Bugatti testuje pierwsze zaciski hamulcowe z tytanu wydrukowane na drukarce 3D
Komponent wyprodukowany w Hamburgu mierzy 41 cm długości, 21 cm szerokości i 13,6 cm wysokości. Wyprodukowany na drukarce 3D zacisk waży zaledwie 2,9 kg, czyli o całe 2 kg mniej od części obecnie stosowanej do produkcji Bugatti Chirona. Co więcej, nowe zaciski Bugatti zniosą obciążenie 125 kilogramów na każdy milimetr kwadratowy! Do produkcji tytanowego prefabrykatu użyto czterech 400-watowych laserów wchodzących w skład drukarki SLM 500 3D. Urządzenie pracowało przez całe 45 godzin, tworząc zacisk hamulcowy składający się z 2213 warstw tytanu. Przed wdrożeniem technologii na masową skalę proces, a w szczególności czas realizacji ulegnie optymalizacji.

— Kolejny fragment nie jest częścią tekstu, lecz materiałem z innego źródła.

==> flow/design.v <==
`timescale 1ns / 1ps
module RCA_4bit(input [3:0] a, b, input cin, output cout, output [3:0] sum);
  wire t1,t2,t3;
  FA_1bit ff1(.a(a[0]),.b(b[0]),.c(cin),.carry(t1),.s(sum[0]));
  FA_1bit ff2(.a(a[1]),.b(b[1]),.c(t1),.carry(t2),.s(sum[1]));
  FA_1bit ff3(.a(a[2]),.b(b[2]),.c(t2),.carry(t3),.s(sum[2]));
  FA_1bit ff4(.a(a[3]),.b(b[3]),.c(t3),.carry(cout),.s(sum[3]));
endmodule
module FA_1bit(input a,b,c,output carry,s);
    assign s=a^b^c;
    assign carry=(a&b)|(b&c)|(c&a);
endmodule
==> flow/run.sh <==
#!/bin/bash
# OpenROAD 26Q1-2900-gdf79404cd8, Yosys 0.63+post, stock flow scripts
make -C /OpenROAD-flow-scripts/flow DESIGN_CONFIG=/design/flow/config.mk WORK_HOME=/design/flow/orfs finish
==> flow/config.mk <==
export PLATFORM = sky130hd
export DESIGN_NAME = RCA_4bit
export DESIGN_NICKNAME = RCA_4bit
export VERILOG_FILES = /design/flow/design.v
export SDC_FILE = /design/flow/constraint.sdc
export NUM_CORES = 4
export LEC_CHECK = 1
export CORE_AREA = 10 10 70 70
export DIE_AREA = 0 0 80 80
==> flow/constraint.sdc <==
current_design RCA_4bit

set clk_period 2.3
set clk_io_pct 0.2

create_clock -name clk0 -period $clk_period

set non_clock_inputs [all_inputs -no_clocks]
set_input_delay [expr $clk_period * $clk_io_pct] -clock clk0 $non_clock_inputs
set_output_delay [expr $clk_period * $clk_io_pct] -clock clk0 [all_outputs]
==> CHANGELOG.md <==
### Metrics

- Status: finished with violations
- Failing checks: setup timing
- Worst path required time: 1840 ps
- Post-Synth Adder-Cell Area: 54.24%
- Most frequent cell after synthesis: inv_1
- Post-synth top area cell: fa_1
- Endpoints failing setup: 2
- Core ar.: 3416 µm²
- Logic area: 87.58 µm²
- FP Core Util: 4.322%
- Fillers: 404
- Antenna violations before repair: 0
- Worst vdd ir: 0.00001987 V
- Total chip power: 0.05613 mW
- First-pass GRT wire length: 696 µm
- DR iter-0 viols: 0
- PortBufs: 14
- Flop area: 0 µm²
- CP Max Fanout: 1
- Final wirelength: 505 µm
- Flops: 0
- PwrDens: 179.4 nW/µm²
- Mean Syn Cell Area: 8.202 µm²
- Worst min-delay path class: input port to output pin
- Max-cap violation count: 0
- Sequential-to-total area share from yosys stat: 0%
- Tot GR Track Use: 1.439%
- Vias: 123
- AO/OA Area Share: 0%
- Gpl congestion: 0.6611
- Syn Inst Count: 18
- Design area: 312.8 µm²
- Mux share: 0%
- Io pins: 14
- Worst Max-Slew Pin Slew: 109.9 ps
- Synth Area in XOR/XNOR: 0%
- Synthesis area per yosys: 147.6 µm²
- Critical path destination: sum[3]
- Top cells, area: fa_1, inv_1, buf_4
- Simple Share, Synth: 0%
- Vias per cell: 1.662
- Ant. Diodes: 0
- Top cell type's share of synthesized area: 54.24%
- Netlist cell types: 3
- Avg WL per Cell: 6.824 µm
- Final Hold Violation Tally: 0
- Comb area leader: adder cells
- Crit path kind: input port to output pin
- Fin crit period: 2567 ps
- Synth cell count leaders: inv_1, buf_4, fa_1
- Fin worst setup slack: -267.4 ps
- Yosys warns: 0
- Postcts setup bufs: 0
- DP Area: 320.3 µm²
- Post-CTS Hold Buffers: 0
- Max-slew violation count: 0
- Chip area: 6400 µm²
- DP Wirelength: 513.4 µm
- Die H: 80 µm
- Critical path origin: cin
- Slew Limit Headroom: 92.65%
- # DRC: 0
- Post-layout period usage of the worst path: 111.6%
- Layout cells sized above 1: 50.00%
- Remaining antenna violation count: 0
- Die width: 80 µm
- First-pass detailed-route iteration total: 1
- Hold WS: 1553 ps
- Clock buffers: 0
- Largest net degree at the start of global routing: 2
- Overflow after GRT: 0
- Critical Path Sink Type: output pin
- FP Rows: 21
- Leakage: 0.1405 nW
- Yosys stat cell total: 18
- Fmax: 0.3895 GHz
- Worst Setup Start Kind: input port
- Worst EP arrival: 2110 ps
- RSZ-0062 raised after global routing: true
- Vias in the first global route: 135
- Layout overhead on the synthesized area: 111.9%
- Tool Warnings: 35
- Area of the mapped netlist: 147.6 µm²
[per-layer routing]
layer | wire length [µm] | global-route usage (%) | vias to the layer above
met2 | 234 | 2.408 | 7
met3 | 101 | 1.250 | 0
met4 | 0 | 0 | 0
met5 | 0 | 0 | -
li1 | - | - | 60
met1 | 170 | 1.404 | 56
[logic make-up (layout without fill, tap and decap cells)]
family                   count (synthesis)  count (layout)
buffers and inverters                   14              24
adder cells (fa/ha/maj)                  4               4
[stage by stage]
| stage | setup slack, ps | TNS [ps] | cells | utilization, % |
|---|---|---|---|---|
| global route | -331.4 | -470.1 | 74 | 9.158 |
| floorplan | -122.1 | -122.1 | 18 | - |
| finish | -267.4 | -337.0 | 74 | 9.158 |
| global placement | -985.6 | -3211 | 74 | 9.377 |
| CTS | -341.9 | -608.4 | 74 | 9.267 |
| detailed placement | -1001 | -3280 | 74 | 9.377 |
[what timing repair did]
action                                  4_1_cts  5_1_grt
pin swaps                                     4        3
endpoints found under the setup margin        5        3
gates resized                                31        2
gates cloned                                  0        0
[critical path, cell delays in order]
cell   delay (ps)
buf_6          90
inv_4          40
fa_2          190
inv_2          40
fa_2          330
fa_2          340
inv_2          60
fa_1          400
inv_1          70
buf_2          90
[layout by cell type (no fill, tap or decap), drive strengths merged]
master         synthesis  routed
inv                   10      10
fa                     4       4
buf                    4       5
dlygate4sd2            0       3
clkbuf                 0       1
clkdlybuf4s50          0       5
[how the worst min path moves through the flow]
stage | cells after the start | from | to | slack [ps]
4_1_cts | 3 | b[1] | sum[1] | 1550
5_1_grt | 3 | b[1] | sum[1] | 1600
6_report | 3 | b[1] | sum[1] | 1550
[report_power, final]
group | switching, mW | leakage [nW] | total, mW | internal (mW)
registers | 0 | 0 | 0 | 0
clock network | 0 | 0 | 0 | 0
logic | 0.0203 | 0.141 | 0.0561 | 0.0358
[layout make-up]
type | instances | share of cell area, %
inverter | 10 | 13.60
multi-input combinational | 4 | 28.00
tap | 46 | 18.40
timing repair buffer | 14 | 40.00
Power is estimated from default activity; no workload was simulated.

Rok później francuski producent samochodów należący do niemieckiej grupy z Wolfsburga zaprezentował swój koncept podczas testów określających jego wytrzymałość.
W sieci opublikowano oficjalny film przedstawiający tytanowy komponent w akcji.

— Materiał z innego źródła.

## flow/design.v

```verilog
module control( clk, rst, count_in, count_start, g_out, y_out, r_out );
    input           clk;
    input           rst;
    input  [2:0]    count_in;
    output          count_start;
    output          g_out;
    output          y_out;
    output          r_out;
    reg             count_start;
    reg             g_out;
    reg             y_out;
    reg             r_out;
    reg    [1:0]  state, next_state;
    parameter [1:0] INIT     = 2'b00,
                    GREEN    = 2'b01,
                    YELLOW   = 2'b10,
                    RED      = 2'b11;
    always@( posedge clk ) begin
        if( rst == 1'b0 ) begin
            state <= INIT;
        end
        else begin
            state <= next_state;
        end
    end
    always@( state, count_in ) begin
        count_start <= 1'b0;
        g_out <= 1'b0;
        y_out <= 1'b0;
        r_out <= 1'b0;
        case (state)
            INIT:    begin
                count_start <= 1'b1;
                next_state <= GREEN;
            end
            GREEN: begin
                g_out <= 1'b1;
                if( count_in == 3'd6 ) begin
                    count_start <= 1'b1;
                    next_state <= YELLOW;
                end
                else begin
                    next_state <= GREEN;
                end
            end
            YELLOW: begin
                y_out <= 1'b1;
                if( count_in == 3'd2 ) begin
                    count_start <= 1'b1;
                    next_state <= RED;
                end
                else begin
                    next_state <= YELLOW;
                end
            end
            RED: begin
                r_out <= 1'b1;
                if( count_in == 3'd4 ) begin
                    count_start <= 1'b1;
                    next_state <= GREEN;
                end
                else begin
                    next_state <= RED;
                end
            end    
            default: begin
                next_state <= INIT;
            end
        endcase     
    end     
endmodule
```

## flow/run.sh

```bash
#!/bin/bash
# OpenROAD 26Q1-2900-gdf79404cd8, Yosys 0.63+post, stock flow scripts
make -C /OpenROAD-flow-scripts/flow DESIGN_CONFIG=/design/flow/config.mk WORK_HOME=/design/flow/orfs finish
```

## flow/config.mk

```make
export PLATFORM = sky130hd
export DESIGN_NAME = control
export DESIGN_NICKNAME = control
export VERILOG_FILES = /design/flow/design.v
export SDC_FILE = /design/flow/constraint.sdc
export NUM_CORES = 4
export LEC_CHECK = 1
export CORE_AREA = 10 10 70 70
export DIE_AREA = 0 0 80 80
```

## flow/constraint.sdc

```tcl
current_design control

set clk_period 1.0
set clk_io_pct 0.2

create_clock -name clk0 -period $clk_period [get_ports {clk}]

set non_clock_inputs [all_inputs -no_clocks]
set_input_delay [expr $clk_period * $clk_io_pct] -clock clk0 $non_clock_inputs
set_output_delay [expr $clk_period * $clk_io_pct] -clock clk0 [all_outputs]
```

==> flow_summary_export.csv <==
group,metric,value,unit
status,status,"finished with violations",
status,violations,"setup timing",
final_timing,fin_crit,1460,ps
grt,grt_pass1_vias,317,
setup_path,cp_max_fo,2,
floorplanning,die_h,80,um
routing,drt_wl_total,844,um
power_and_ir_drop,p_leak,0.209,nW
clock_tree,path_clk_slew,40,ps
placement,port_buffers,8,
floorplanning,rows,21,
final_timing,hold_viol_final,0,
final_timing,finalSetupViolCount,3,
synth,ys_cells,22,
setup_path,crit_path_end_kind,"primary output",
clock_tree,numCtsBuffers,3,
setup_path,arrival,1260,ps
synth,yosys.area.top_type,"dfxtp_1",
setup_path,crit_path_top_delay_cell,"a221o_1",
floorplanning,initial_core_util,5.93,%
final_timing,relSlewSlack,85.8,%
final_layout,largest_registers,"state (4)",
worst_hold_path,hold_path_class,"input pin to register",
routing,drt_iter0_drc,6,
final_timing,clock_skew,1.96,ps
placement,pre_cts_ws,-1000,ps
power_and_ir_drop,power_density,999,nW/um^2
job,warning_count,28,
clock_tree,cts_tree,"done",
floorplanning,die_w,80,um
final_layout,nFillCells,402,
synth,synth-async-reset-ratio,0,%
synth,synth_flops,4,
synth,synth-area-yosys,203,um^2
clock_tree,htree_num_levels,1,
routing,via_per_inst,2.73,
clock_tree,clkLatencyLatePin,240,ps
floorplanning,io_pins,9,
power_and_ir_drop,ir_drop,423,uV
setup_path,critical_path_required,800,ps
placement,dp_hpwl,600,um
placement,placed_area,419,um^2
routing,wl_per_cell,9.08,um
synth,yosysWarnings,1,
synth,synth.avg_cell_area,9.21,um^2
grt,grt_use_total,2.69,%
synth,edf_count,0,
final_timing,finalClockPeriodUsage,146,%
clock_tree,cts_root_buffer,"clkbuf_4",
job,maxCapViolCount,0,
routing,drtAntennaViolNets,0,
floorplanning,die-area,6400,um^2
final_timing,finalWorstSetupSlack,-465,ps
synth,syn-instance-count,22,
grt,grt_pass1_wl,1390,um
final_timing,rsz0062_at_grt,"yes",
synth,yosysSeqAreaShare,39.5,%
clock_tree,clock-sinks,4,
synth,ys_top_cells_by_count,"dfxtp_1, inv_1, a221oi_1, nand3b_1, nor2_1",
setup_path,path_class,"register to primary output",
final_timing,tightest_slew,210,ps
synth,flop_cell,"dfxtp_1",
routing,diodes,0,
floorplanning,core-area,3420,um^2
final_layout,areaGrowthSynthToFinish,144,%
clock_tree,postCtsHoldBufs,0,
setup_path,cp-start-kind,"register",
synth,top_cells_by_area,"dfxtp_1, a221oi_1, inv_1, nand3b_1, mux2_1",
final_timing,max_freq,683,MHz
setup_path,crit_path_max_incr_delay,330,ps
final_layout,largest_reg_flops,4,
synth,syn-cell-area,203,um^2
clock_tree,cts.path.max_buffers,2,
final_layout,layout-drive-gt1-share,61.7,%
routing,dr.pass1.iters,3,
routing,drc_errors,0,
synth,ys_types,13,
final_layout,final_area,494,um^2
synth,yosysTopAreaCellShare,39.5,%
final_layout,regMostFlops,"state",
placement,gp_congestion,0.766,
placement,dp.cells,86,
setup_path,crit_chain,"mux2_4, a221o_1, buf_2",
final_timing,final_max_slew_viol_count,0,
routing,via_count,254,
grt,antenna_found_initial,0,
grt,overflow,0,
final_layout,final_cells,93,
grt,grt_max_degree,6,
-- cell usage in the layout, fill, tap and decap left out --
master           synthesis  routed
a211oi_1                 1       1
a221o_1                  1       1
a221oi_2                 0       2
and2_2                   1       1
and2b_1                  1       1
buf_2                    0       2
buf_4                    0      11
buf_6                    0       5
clkbuf_4                 0       3
clkdlybuf4s50_1          0       1
dfxtp_1                  4       1
dfxtp_2                  0       3
dlygate4sd2_1            0       3
inv_1                    4       4
mux2_4                   0       1
nand3b_1                 2       2
nor2_1                   2       2
nor4bb_2                 0       1
o21ai_0                  1       1
or3b_1                   1       1
-- final cells by class --
class | instances | area, um^2 | area share (%)
flip-flops and latches | 4 | 83.8 | 17.0
inverters | 4 | 15.0 | 3.04
multi-input cells | 14 | 130 | 26.3
clock buffers | 3 | 22.5 | 4.56
repair buffers | 22 | 185 | 37.5
well taps | 46 | 57.6 | 11.6
-- worst paths after layout --
path                                     to  cells after the start  slack [ps]         from
worst max-delay path            count_start                      3        -460     state[1]
worst max register to register     state[3]                      4        -160     state[1]
worst min register to register     state[2]                      3         650     state[0]
worst min-delay path               state[3]                      3         460  count_in[2]
-- worst max-delay path, delay by kind of cell (launching register included) --
family                 cells  cell delay (ps)
AND-OR/OR-AND              1              330
flip-flops                 1              310
multiplexers               1              260
buffers and inverters      1              130
-- repair_timing --
| item | 4_1_cts | 5_1_grt |
|---|---|---|
| pin swaps | 2 | 2 |
| setup endpoints to repair | 7 | 6 |
| buffers inserted | 4 | 2 |
| gates resized | 20 | 6 |
-- layer usage --
layer | track usage [%] | routed length, um | up-vias
met5 | 0 | 0 | -
met4 | 0.880 | 0 | 0
met3 | 1.02 | 56 | 0
met2 | 3.69 | 326 | 7
met1 | 3.72 | 460 | 117
li1 | - | - | 130
-- where the power goes --
group	leakage (nW)	internal, W	switching, W
combinational	0.161	0.0000675	0.0000385
clock	0.0138	0.000135	0.0000800
sequential	0.0342	0.000168	0.00000414
total	0.209	0.000371	0.000123
-- metrics by stage --
step                total power, W  setup TNS (ps)  util (%)  hold slack (ps)
global route              0.000521            -813      14.5              469
floorplan                 0.000197           -21.9         -              288
CTS                       0.000491           -1060      14.0              438
finish                    0.000494            -709      14.5              459
detailed placement        0.000269           -2450      12.3              586
global placement          0.000269           -2380      12.3              584
-- cells by family (layout without fill, tap and decap cells) --
family | after synthesis | in the layout | share of synthesized area [%]
AND-OR/OR-AND | 5 | 5 | 19.8
buffers and inverters | 4 | 29 | 7.41
flip-flops | 4 | 4 | 39.5
multiplexers | 1 | 1 | 5.56
AND/OR/NAND/NOR | 8 | 8 | 27.8
Power is estimated from default activity; no workload was simulated.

Symulacja hamowania odbyła się przy maksymalnej prędkości prawie 400 km/h. Ciepło wygenerowane pod wpływem tarcia spowodowało nagrzanie samej tarczy do przeszło 1000 stopni Celsjusza! W takich warunkach doskonale sprawdza się tytan, który bardzo dobre odprowadza ciepło. To materiał idealny do zapewnienia akceptowanych warunków pracy przy hamowaniu z prędkości maksymalnej Chirona czy przyszłego Divo (pisaliśmy o tym tutaj). Wygląda więc na to, że przyszłość jest właśnie w druku 3D!